Sometimes motherhood is gloriously rewarding. That moment when the baby helps put away blocks for the first time (I always feel a burst of pride at this one), or when the 3 year old recognizes the uppercase and lowercase letter E. Other times, you are just surviving (and not in a poor me kind of way). Like when the kids get Hand, Foot, Mouth Disease and you’re quarantined for what seems like forever. Or when the kids will not stop picking on each other and someone is crying at any given moment and that migraine feels like it’s going to split your head open.
Motherhood feels like the ultimate test in perseverance. How many times can you stand to here “Moooooom!” shouted at you before you snap? How many times will you tell the toddler to pick up their room?
Our family is in a waiting phase of our life right now and for a “do it now” girl like myself, it is excruciating.

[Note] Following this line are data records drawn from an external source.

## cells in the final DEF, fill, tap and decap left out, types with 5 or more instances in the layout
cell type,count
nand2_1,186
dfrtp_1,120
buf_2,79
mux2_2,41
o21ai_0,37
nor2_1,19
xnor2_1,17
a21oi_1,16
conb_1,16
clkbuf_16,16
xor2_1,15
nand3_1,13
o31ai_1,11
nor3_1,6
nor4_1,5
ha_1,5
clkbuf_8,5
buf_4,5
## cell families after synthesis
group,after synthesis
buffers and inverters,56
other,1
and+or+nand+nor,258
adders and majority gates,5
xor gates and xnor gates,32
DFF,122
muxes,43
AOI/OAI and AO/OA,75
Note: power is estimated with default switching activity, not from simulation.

I thought of this verse last night.
James 1:2-5
Consider it pure joy, my brothers and sisters, whenever you face trials of many kinds, because you know that the testing of your faith produces perseverance. Let perseverance finish its work so that you may be mature and complete, not lacking anything.
I feel like there have been a variety of trials lately and a lot of them require perseverance. I hate that spiritual maturity has to come at such a cost, but there it is! I will cling to God’s truths that I know even when the way seems so rocky. One of my favorite quotes is, “Never doubt in the darkness what God showed you in the light.”
Such a rambling post (I’m sorry!), but these are some thoughts I’ve been having on this Friday! Aren’t you glad it’s Friday? I am.